Лукашенко и информационно проиграл мое дело. Не случайно не стал публично комментировать ни появившееся в печати открытое письмо к нему, ни результаты процесса. Он словно забыл о Леонове. Да и о чем он мог говорить: о якобы съеденных огурцах? В приличных домах принято извиняться. Но это в приличных домах. Не для того затевали, что бы потом оправдываться, тем более извиняться…
После оглашения приговора меня вывели в комнату ожидания. Туда пропустили и Ольгу Зудову. Она сразу же начала меня успокаивать, уверяя, что на самом деле процесс нами выигран. Успокаивать меня было не нужно, я все хорошо понимал и рад был, что окончилось почти двухгодичное пребывание в следственных изоляторах. В колонии совсем другой режим, с правом переписки, возможностью чтения, гулять на воздухе, дышать, не чувствуя запаха плесени.
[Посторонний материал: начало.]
<file path="src/rtl/evtf_pkg.sv">
package evtf_pkg;
   localparam int REQ_W = 3;
   localparam int SRC_W = 5;
   localparam int GRP_W = 6;
   localparam int SUB_W = 5;
   localparam int ID_W  = GRP_W + SUB_W;
   localparam int ADR_W = 3;
   localparam int NFILT = 5;

   localparam int F_CORE = 0;
   localparam int F_REQ  = 1;
   localparam int F_SRC  = 2;
   localparam int F_SID  = 3;
   localparam int F_TID  = 4;

   typedef enum logic [ADR_W-1:0] {
      A_CTRL = 3'd0,
      A_CMAP = 3'd1,
      A_SEL  = 3'd2,
      A_SID  = 3'd3,
      A_TID  = 3'd4,
      A_CLO  = 3'd5,
      A_CHI  = 3'd6
   } addr_e;

   typedef struct packed {
      logic             cnt_en;
      logic [NFILT-1:0] fen;
      logic [REQ_W-1:0] req;
      logic [SRC_W-1:0] src;
      logic [ID_W-1:0]  sid_cmp;
      logic [ID_W-1:0]  sid_msk;
      logic [ID_W-1:0]  tid_cmp;
      logic [ID_W-1:0]  tid_msk;
   } cfg_t;
endpackage

</file>
<file path="src/rtl/evtf_cfg_regs.sv">
module evtf_cfg_regs
   import evtf_pkg::*;
#(
   parameter int NCORE = 16
) (
   input  logic              clk,
   input  logic              rst_n,
   input  logic              wr_en,
   input  logic [ADR_W-1:0]  wr_addr,
   input  logic [31:0]       wr_data,
   output cfg_t              cfg,
   output logic [NCORE-1:0]  cmap,
   output logic              cnt_clr,
   output logic              ovf_clr
);
   logic unused_wr;
   assign unused_wr = ^wr_data;

   always_ff @(posedge clk) begin
      if (!rst_n) begin
         cfg  <= '0;
         cmap <= '0;
      end else if (wr_en) begin
         case (wr_addr)
            A_CTRL: begin
               cfg.cnt_en <= wr_data[0];
               cfg.fen    <= wr_data[8:4];
            end
            A_CMAP: cmap <= wr_data[NCORE-1:0];
            A_SEL: begin
               cfg.req <= wr_data[2:0];
               cfg.src <= wr_data[12:8];
            end
            A_SID: begin
               cfg.sid_cmp <= wr_data[10:0];
               cfg.sid_msk <= wr_data[26:16];
            end
            A_TID: begin
               cfg.tid_cmp <= wr_data[10:0];
               cfg.tid_msk <= wr_data[26:16];
            end
            default: ;
         endcase
      end
   end

   assign cnt_clr = wr_en && (wr_addr == A_CTRL) && wr_data[1];
   assign ovf_clr = wr_en && (wr_addr == A_CTRL) && wr_data[2];

   assert_sid_wr_R9: assert property (@(posedge clk) disable iff (!rst_n)
      wr_en && wr_addr == A_SID |=> cfg.sid_cmp == $past(wr_data[10:0]));
   assert_ctrl_wr_R12: assert property (@(posedge clk) disable iff (!rst_n)
      wr_en && wr_addr == A_CTRL |=> cfg.fen == $past(wr_data[8:4]));
endmodule

</file>
<file path="src/rtl/evtf_id_cmp.sv">
module evtf_id_cmp #(
   parameter int W = 11
) (
   input  logic [W-1:0] id,
   input  logic [W-1:0] cmp,
   input  logic [W-1:0] msk,
   output logic         eq
);
   assign eq = ((id ^ cmp) & ~msk) == '0;
endmodule

</file>
<file path="src/rtl/evtf_match.sv">
module evtf_match
   import evtf_pkg::*;
#(
   parameter int CORE_W = 4,
   localparam int NCORE = 1 << CORE_W
) (
   input  logic              clk,
   input  logic              rst_n,
   input  logic              evt_valid,
   input  logic [CORE_W-1:0] evt_core,
   input  logic [REQ_W-1:0]  evt_req,
   input  logic [SRC_W-1:0]  evt_src,
   input  logic [ID_W-1:0]   evt_sid,
   input  logic [ID_W-1:0]   evt_tid,
   input  cfg_t              cfg,
   input  logic [NCORE-1:0]  cmap,
   output logic              hit
);
   logic [NFILT-1:0] pass;
   logic [ID_W-1:0]  id_in  [2];
   logic [ID_W-1:0]  id_cmp [2];
   logic [ID_W-1:0]  id_msk [2];
   logic [1:0]       id_eq;

   assign id_in[0]  = evt_sid;
   assign id_cmp[0] = cfg.sid_cmp;
   assign id_msk[0] = cfg.sid_msk;
   assign id_in[1]  = evt_tid;
   assign id_cmp[1] = cfg.tid_cmp;
   assign id_msk[1] = cfg.tid_msk;

   for (genvar gi = 0; gi < 2; gi++) begin : g_id
      evtf_id_cmp #(.W(ID_W)) u_cmp (
         .id  (id_in[gi]),
         .cmp (id_cmp[gi]),
         .msk (id_msk[gi]),
         .eq  (id_eq[gi])
      );
   end

   always_comb begin
      pass[F_CORE] = !cfg.fen[F_CORE] || cmap[evt_core];
      pass[F_REQ]  = !cfg.fen[F_REQ]  || (evt_req == cfg.req);
      pass[F_SRC]  = !cfg.fen[F_SRC]  || (evt_src == cfg.src);
      pass[F_SID]  = !cfg.fen[F_SID]  || id_eq[0];
      pass[F_TID]  = !cfg.fen[F_TID]  || id_eq[1];
   end

   assign hit = evt_valid && (&pass);

   assert_open_R8: assert property (@(posedge clk) disable iff (!rst_n)
      evt_valid && cfg.fen == '0 |-> hit);
   assert_core_R3: assert property (@(posedge clk) disable iff (!rst_n)
      hit && cfg.fen[F_CORE] |-> cmap[evt_core]);
   assert_idle_R2: assert property (@(posedge clk) disable iff (!rst_n)
      !evt_valid |-> !hit);
endmodule

</file>
<file path="src/rtl/evtf_counter.sv">
module evtf_counter #(
   parameter int CNT_W = 48
) (
   input  logic             clk,
   input  logic             rst_n,
   input  logic             inc,
   input  logic             clr,
   input  logic             ovf_clr,
   output logic [CNT_W-1:0] cnt,
   output logic             ovf
);
   localparam logic [CNT_W-1:0] ONE = {{(CNT_W-1){1'b0}}, 1'b1};

   logic wrap;
   assign wrap = inc && !clr && (&cnt);

   always_ff @(posedge clk) begin
      if (!rst_n) begin
         cnt <= '0;
         ovf <= 1'b0;
      end else begin
         if (clr)      cnt <= '0;
         else if (inc) cnt <= cnt + ONE;
         if (wrap)         ovf <= 1'b1;
         else if (ovf_clr) ovf <= 1'b0;
      end
   end

   assert_clear_wins_R10: assert property (@(posedge clk) disable iff (!rst_n)
      clr |=> cnt == '0);
   assert_hold_R2: assert property (@(posedge clk) disable iff (!rst_n)
      !clr && !inc |=> $stable(cnt));
   assert_step_R2: assert property (@(posedge clk) disable iff (!rst_n)
      !clr && inc |=> cnt == $past(cnt) + ONE);
   assert_wrap_R11: assert property (@(posedge clk) disable iff (!rst_n)
      inc && !clr && (&cnt) |=> ovf && cnt == '0);
   assert_sticky_R11: assert property (@(posedge clk) disable iff (!rst_n)
      ovf && !ovf_clr |=> ovf);
endmodule

</file>
<file path="src/rtl/evt_filter_counter.sv">
module evt_filter_counter
   import evtf_pkg::*;
#(
   parameter int CORE_W = 4,
   parameter int CNT_W  = 48,
   localparam int NCORE = 1 << CORE_W
) (
   input  logic              clk,
   input  logic              rst_n,
   input  logic              evt_valid,
   input  logic [CORE_W-1:0] evt_core,
   input  logic [2:0]        evt_req,
   input  logic [4:0]        evt_src,
   input  logic [10:0]       evt_sid,
   input  logic [10:0]       evt_tid,
   input  logic              wr_en,
   input  logic [2:0]        wr_addr,
   input  logic [31:0]       wr_data,
   input  logic [2:0]        rd_addr,
   output logic [31:0]       rd_data,
   output logic              ovf
);
   if (CORE_W < 1 || CORE_W > 5) begin : g_bad_core
      $error("CORE_W must be 1..5 so the bitmap fits one register");
   end
   if (CNT_W < 8 || CNT_W > 63) begin : g_bad_cnt
      $error("CNT_W must be 8..63");
   end

   cfg_t             cfg;
   logic [NCORE-1:0] cmap;
   logic             cnt_clr;
   logic             ovf_clr;
   logic             hit;
   logic [CNT_W-1:0] cnt;
   logic [62:0]      cnt_ext;

   evtf_cfg_regs #(.NCORE(NCORE)) u_regs (
      .clk     (clk),
      .rst_n   (rst_n),
      .wr_en   (wr_en),
      .wr_addr (wr_addr),
      .wr_data (wr_data),
      .cfg     (cfg),
      .cmap    (cmap),
      .cnt_clr (cnt_clr),
      .ovf_clr (ovf_clr)
   );

   evtf_match #(.CORE_W(CORE_W)) u_match (
      .clk       (clk),
      .rst_n     (rst_n),
      .evt_valid (evt_valid),
      .evt_core  (evt_core),
      .evt_req   (evt_req),
      .evt_src   (evt_src),
      .evt_sid   (evt_sid),
      .evt_tid   (evt_tid),
      .cfg       (cfg),
      .cmap      (cmap),
      .hit       (hit)
   );

   evtf_counter #(.CNT_W(CNT_W)) u_cnt (
      .clk     (clk),
      .rst_n   (rst_n),
      .inc     (hit && cfg.cnt_en),
      .clr     (cnt_clr),
      .ovf_clr (ovf_clr),
      .cnt     (cnt),
      .ovf     (ovf)
   );

   always_comb begin
      cnt_ext = '0;
      cnt_ext[CNT_W-1:0] = cnt;
      rd_data = '0;
      case (rd_addr)
         A_CTRL: begin
            rd_data[0]   = cfg.cnt_en;
            rd_data[8:4] = cfg.fen;
         end
         A_CMAP: rd_data[NCORE-1:0] = cmap;
         A_SEL: begin
            rd_data[2:0]  = cfg.req;
            rd_data[12:8] = cfg.src;
         end
         A_SID: begin
            rd_data[10:0]  = cfg.sid_cmp;
            rd_data[26:16] = cfg.sid_msk;
         end
         A_TID: begin
            rd_data[10:0]  = cfg.tid_cmp;
            rd_data[26:16] = cfg.tid_msk;
         end
         A_CLO: rd_data = cnt_ext[31:0];
         A_CHI: rd_data = {ovf, cnt_ext[62:32]};
         default: rd_data = '0;
      endcase
   end

   assert_disabled_R2: assert property (@(posedge clk) disable iff (!rst_n)
      !cfg.cnt_en && !cnt_clr |=> $stable(cnt));
endmodule

</file>
<file path="config.mk">
export PLATFORM = sky130hd
export DESIGN_NAME = evt_filter_counter
export DESIGN_NICKNAME = d
export VERILOG_FILES = /design/src/rtl/evtf_pkg.sv /design/src/rtl/evtf_cfg_regs.sv /design/src/rtl/evtf_id_cmp.sv /design/src/rtl/evtf_match.sv /design/src/rtl/evtf_counter.sv /design/src/rtl/evt_filter_counter.sv
export SDC_FILE = /design/constraint.sdc
export NUM_CORES = 1
export LEC_CHECK = 0
export BUFFER_PORTS_ARGS = -buffer_cell sky130_fd_sc_hd__buf_4
export CORE_MARGIN = 3
export CORE_UTILIZATION = 57
export CTS_CLUSTER_SIZE = 24
export DETAILED_ROUTE_END_ITERATION = 10
export PLACE_DENSITY = 0.84
export SYNTH_ARGS = -nofsm -noshare
export SYNTH_HDL_FRONTEND = slang
export SYNTH_SLANG_ARGS = --single-unit
</file>
<file path="constraint.sdc">
create_clock -name clk -period 3.95 [get_ports clk]
set_input_delay 0.9875 -clock clk [delete_from_list [all_inputs] [get_ports clk]]
set_output_delay 0.9875 -clock clk [all_outputs]
set_load 0.03 [all_outputs]
</file>
==> results of run 1 <==
## worst min path at each step
| stage | startpoint | slack, ps | to |
|---|---|---|---|
| 3_3_place_gp | u_regs.cmap[12] | 470 | u_regs.cmap[12] |
| 3_5_place_dp | u_regs.cmap[12] | 470 | u_regs.cmap[12] |
| 4_1_cts | u_regs.cmap[12] | 480 | u_regs.cmap[12] |
| 6_report | u_regs.cmap[12] | 480 | u_regs.cmap[12] |
| 5_1_grt | u_regs.cmap[8] | 500 | u_regs.cmap[8] |
| 2_1_floorplan | u_regs.cmap[5] | 450 | u_regs.cmap[5] |
## power by group
part           leakage (nW)  switching (W)  internal [W]
sequential            0.993      0.0000191       0.00126
clock                 0.290       0.000585       0.00105
combinational          1.62       0.000142      0.000112
total                  2.90       0.000747       0.00242
## metal layers
| metal | part of all wire | vias up |
|---|---|---|
| met1 | 0.41 | 3175 |
| met3 | 0.10 | 70 |
| met2 | 0.46 | 417 |
| met4 | 0.038 | 0 |
| met5 | 0 | - |
| li1 | - | 3229 |
## state kept, by name, summed over array words and instances, names as in the netlist
signal	flops
u_regs.cfg	58
u_cnt.cnt	48
u_cnt.ovf	1
u_regs.cmap	16
## worst max-delay path: cells and delay by family
| family | cells | cell delay (ps) |
|---|---|---|
| buf+inv | 4 | 890 |
| simple gates | 1 | 410 |
| compound gates | 2 | 340 |
## cell families (layout without fill, tap and decap cells)
family / after synthesis / after routing / share of synthesized area
AND/OR/NAND/NOR: 365 / 365 / 0.252
AO/OA/AOI/OAI: 228 / 228 / 0.230
flip-flops: 123 / 123 / 0.367
buffers and inverters: 72 / 169 / 0.0407
multiplexers: 34 / 34 / 0.0666
XOR/XNOR: 32 / 32 / 0.0418
adder cells (fa/ha/maj): 1 / 1 / 0.00187
## through the flow
step	util	hold WS (ps)	total power, W	worst slack [ps]	instance area (um^2)
final	0.732	477	0.00317	332	8180
after floorplan	-	450	0.00143	205	6710
after global routing	0.732	505	0.00325	177	8180
after detailed placement	0.677	472	0.00155	230	7570
after global placement	0.677	469	0.00155	262	7570
after CTS	0.732	479	0.00316	389	8180
## layout make-up
| cell class | count | area, um^2 | area share |
|---|---|---|---|
| clock buffer | 20 | 437 | 0.0534 |
| timing repair buffer | 118 | 886 | 0.108 |
| tap | 140 | 175 | 0.0214 |
| multi-input combinational | 660 | 3980 | 0.486 |
| clock inverter | 12 | 171 | 0.0210 |
| inverter | 19 | 71.3 | 0.00872 |
| sequential | 123 | 2460 | 0.301 |
## cell usage in the layout, fill, tap and decap left out, drive strengths merged, types with 21 or more instances in the layout
| master | instances |
|---|---|
| nand2 | 204 |
| dfxtp | 123 |
| buf | 118 |
| a21boi | 74 |
| a21oi | 48 |
| nor2 | 39 |
| o21ai | 30 |
| xnor2 | 26 |
| nand4 | 22 |
| mux2i | 21 |
==> metrics.txt, run 1 <==
Max FO, Critical Path 22; main area contributors after synthesis dfxtp_1 37%, nand2_1 11%, a21boi_0 8.3%; setup TNS 0 ps; CTS tree done; area leader, netlist dfxtp_1; drt total wl ~21 mm; CTS H-tree lvls 4; arrival time worst endpoint approximately 2600 ps; Max-Slew Margin vs Limit 0.370; core area roughly 11000 um^2; CTS hold repair buffers 0; PortBufs between 100 and 150; Global Route met1 Usage 0.441; Syn Nets just over 900; Synth top area share 0.367; worst vdd ir between 0.3 and 0.4 mV; Critical R2R Launch u_regs.cfg[17]; crit start category input port; CTS Buf Count 17; initial drt markers 1000; CTS max path bufs 2; synth unique cells between 40 and 50; Ys Warns 0; final setup violation count 0; crit share post-route 0.916; Fmax achieved approximately 280 MHz; r2r worst-path depth 8; CP cell instances buf_4 > inv_1 > nor2_1 > buf_4 > a22oi_1 > o21ai_0 > buf_4; vias in the first global route around 6200; GRT overflow 0; Crit. End Element primary output; Synth Cell Area roughly 6700 um^2; Initial DRT Pass Iterations 5; Mapped Cells 855; initial antenna violation count 0; Antenna Nets Post-Route 0; Layout Cells excl Fill about 1100; placed insts 1060; number of setup buffers added after CTS 0; first-pass GRT wire length ~33 mm; Site Rows 38; Hold/Removal Path Class register to register; Hold Crit Depth 2; # fillers between 800 and 900; # clock sinks 123; Die W ~110 um; fin crit period about 3600 ps; Top cell by count, worst path buf_4; die area 13100 um^2; r2r endpoint u_cnt.cnt[12]; leakage between 2 and 3 nW; GRT Total Usage 0.330; mean post-synth cell area around 7.8 um^2; Post-Route Skew 7.70 ps; Clk Tree Root Cell clkbuf_16; CTS resizes 0; Area growth, synth to finish 22.0%; CP startpoint rd_addr[2]; wire per inst 19.4 um; Final Net Count 1016; status completed; Max stage delay on crit path between 400 and 500 ps; Max Cap Viol 0; #FFs+latches synth 123; vias per cell between 6 and 7; Final Wtd Congestion 0.911; crit path max-delay cell type nor2_1; Slew Limit Fails 0; flop2flop setup slack 920 ps; clock latency at the later pin of the worst-skew pair between 400 and 500 ps; grt met3 use 0.0914; Post-synth EDFFs 0; DIE HEIGHT 114 um; post-synthesis sequential area ratio 0.367; # IOs roughly 110; met2 usage 0.500; critical path endpoint rd_data[3]; layout cells sized above 1 0.193; vias 6891; top post-synthesis cells by count 204 x nand2_1, 123 x dfxtp_1, 74 x a21boi_0; GRT Max-Usage Layer met2; # DRC 0; CP Class input port to primary output; Primary FF master, synth dfxtp_1; pwr dens approximately 390 nW/um^2; Least-Margin Pin Slew between 900 and 1000 ps; DP HPWL 15.1 mm; RSZ-0062 raised after global routing false; most frequent cell after synthesis nand2_1; antenna cells 0; Initial Util 0.600; final hold vios 0; Worst EP required roughly 3000 ps; clock slew at reported path FFs approximately 50 ps; largest net degree at the start of global routing between 70 and 80; Async SR Flop Fraction 0
(Power assumes the default switching activity.)
==> inputs of run 2 (changes only) <==
--- a/config.mk
+++ b/config.mk
@@ -8,8 +8,11 @@
 export BUFFER_PORTS_ARGS = -buffer_cell sky130_fd_sc_hd__buf_4
 export CORE_MARGIN = 3
 export CORE_UTILIZATION = 57
+export CTS_CLUSTER_DIAMETER = 120
 export CTS_CLUSTER_SIZE = 24
 export DETAILED_ROUTE_END_ITERATION = 10
+export GPL_TIMING_DRIVEN = 0
+export MAX_ROUTING_LAYER = met4
 export PLACE_DENSITY = 0.84
 export SYNTH_ARGS = -nofsm -noshare
 export SYNTH_HDL_FRONTEND = slang
==> metrics.txt, run 2 (synthesis gave the netlist of run 1 again) <==
largest net degree at the start of global routing 17 (was 78); CTS hold repair buffers 0 (unchanged); Clock power frac 0.497 (was 0.517); Area growth, synth to finish 22.7% (was 22.0%); Max-Slew Margin vs Limit 0.213 (was 0.370); clock slew at reported path FFs 50 ps (about the same); wire per inst 20.7 um (was 19.4 um); GRT overflow 0 (unchanged); # DRC 0 (unchanged); DP HPWL 17.4 mm (was 15.1 mm); Slew Limit Fails 0 (unchanged); fin worst setup slack 104 ps (was 332 ps); CP cell instances buf_1 > nor2b_1 > clkbuf_1 > buf_2 > a32oi_1 > o21ai_0 > buf_4 (was buf_4 > inv_1 > nor2_1 > buf_4 > a22oi_1 > o21ai_0 > buf_4); RSZ-0062 raised after global routing false (unchanged); CTS H-tree lvls 4 (unchanged); Placement Cell Area 7650 um^2 (was 7570 um^2); number of setup buffers added after CTS 0 (unchanged); final hold vios 0 (unchanged); # fillers 892 (was 865); vias 7286 (was 6891); Largest register FFs 58 (unchanged); # IOs 109 (unchanged); vias in the first global route 6705 (was 6227); crit path max-delay cell type clkbuf_1 (was nor2_1); Largest Register u_regs.cfg (unchanged); drt total wl 23.4 mm (was 21.2 mm); first-pass GRT wire length 36.3 mm (was 33.3 mm); Crit. End Element primary output (unchanged); leakage 2.89 nW (was 2.90 nW); Fmax achieved 260 MHz (was 276 MHz); Die W 114 um (unchanged); Hold/Removal Path Class register to register (unchanged); final setup violation count 0 (unchanged); Initial DRT Pass Iterations 6 (was 5); arrival time worst endpoint 2860 ps (was 2630 ps); Sequential Power Share 0.415 (was 0.403); Worst EP required 2960 ps (about the same); Initial Util 0.600 (unchanged); Max Cap Viol 0 (unchanged); Antenna Nets Post-Route 0 (unchanged); # clock sinks 123 (unchanged); vias per cell 6.45 (was 6.31); CTS max path bufs 2 (unchanged); antenna cells 0 (unchanged); die area 13100 um^2 (unchanged); initial drt markers 988 (was 1000); Clk Tree Root Cell clkbuf_16 (unchanged); Max stage delay on crit path 380 ps (was 410 ps); commonest non-fill, non-tap cell in the layout nand2_1 (unchanged); Site Rows 38 (unchanged); GRT Total Usage 0.373 (was 0.330); DIE HEIGHT 114 um (unchanged); switching power of the nets 0.000743 W (was 0.000747 W); worst slack, placed -115 ps (was 230 ps); Final Wtd Congestion 0.995 (was 0.911); clock latency at the later pin of the worst-skew pair 430 ps (about the same); Comb pwr share 0.088 (was 0.080); status completed (unchanged); internal power 0.00234 W (was 0.00242 W); worst vdd ir 0.392 mV (was 0.366 mV); final instance area 8230 um^2 (was 8180 um^2); most frequent cells in the layout 204 x nand2_1, 123 x dfxtp_1, 102 x buf_4 (was 204 x nand2_1, 123 x dfxtp_1, 118 x buf_4); Max FO, Critical Path 10 (was 22); crit share post-route 0.974 (was 0.916); PortBufs 102 (was 103); CP Class input port to primary output (unchanged); CTS Buf Count 17 (unchanged); initial antenna violation count 0 (unchanged); pwr dens 374 nW/um^2 (was 387 nW/um^2); fin crit period 3850 ps (was 3620 ps); layout cells sized above 1 0.173 (was 0.193); switching part of the total power 0.241 (was 0.236); Least-Margin Pin Slew 1170 ps (was 943 ps); crit start category input port (unchanged); Final Net Count 1053 (was 1016); total power 0.00308 W (was 0.00317 W); Post-Route Skew 6.99 ps (was 7.70 ps); CTS tree done (unchanged); Regs by FF count u_regs.cfg: 58 flops, u_cnt.cnt: 48 flops, u_regs.cmap: 16 flops (unchanged); core area 11200 um^2 (unchanged)
-- run 2: worst paths after layout --
kind                endpoint             from  slack (ps)  cells after the start
max               rd_data[9]       rd_addr[1]         100                      7
min          u_regs.cmap[13]  u_regs.cmap[13]         480                      2
max reg2reg    u_cnt.cnt[23]   u_regs.cfg[17]         460                      8
min reg2reg  u_regs.cmap[13]  u_regs.cmap[13]         480                      2
-- run 2: metrics by stage --
step	hold slack (ps)	instances	util	TNS, ps
floorplan	450	855	-	0
global placement	467	1097	0.684	-557
detailed placement	476	1097	0.684	-365
CTS	483	1129	0.736	0
global route	511	1129	0.737	0
finish	483	1129	0.737	0
-- run 2: per-layer routing --
layer / vias to the layer above / global-route usage / share of wire
met3: 70 / 0.0888 / 0.11
met1: 3470 / 0.489 / 0.40
met4: 0 / 0.137 / 0.032
met5: - / - / 0
met2: 450 / 0.562 / 0.45
li1: 3296 / - / -
-- run 2: final cells by class --
cell class,count,area [um^2],share of cell area
well taps,140,175,0.0213
plain buffers,53,205,0.0249
clock inverters,5,56.3,0.00684
repair buffers,102,766,0.0931
multi-input cells,660,3970,0.482
flip-flops and latches,123,2460,0.299
clock buffers,27,523,0.0636
inverters,19,71.3,0.00867
-- run 2: power by group through the flow --
stage / clock [W] / sequential, W / combinational (W)
CTS: 0.00152 / 0.00128 / 0.000265
finish: 0.00153 / 0.00128 / 0.000272
detailed placement: 0 / 0.00130 / 0.000263
global placement: 0 / 0.00130 / 0.000259
floorplan: 0 / 0.00129 / 0.000136
global route: 0.00158 / 0.00128 / 0.000291
-- run 2: what timing repair did --
action,in CTS,in global routing
pin swaps,0,0
endpoints found under the setup margin,1,6
resized for setup,1,4
-- run 2: critical path, delay by kind of cell --
kind,cells,cell delay [ps]
buffers and inverters,4,1300
AOI/OAI and AO/OA,2,390
and+or+nand+nor,1,190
Ольга Васильевна давала последние советы: главное, в колонии не поссориться с начальством, не дать повода для обвинений в нарушении режима, отказать мне в праве на амнистию. О том, что амнистия будет, поскольку белорусские колонии переполнены, мы знали.
Светлана неоднократно встречалась с начальником СИЗО № 1 («Володарки») Олегом Леонидовичем Алкаевым и с ответственными работниками Комитета по исполнению наказаний с просьбой оставить меня в Минске, в колонии № 1 на улице Апанского, аргументируя необходимостью лечения в стационаре. Те пообещали сделать все возможное. Но конвойный старшина, выводивший меня после встречи с дочерью, и слышавший часть нашего разговора, сказал, что уже поступила команда, и меня нынешней ночью отвезут в Оршанскую колонию. Начальник не имел права сказать об этом, хотя знал, что все предрешено.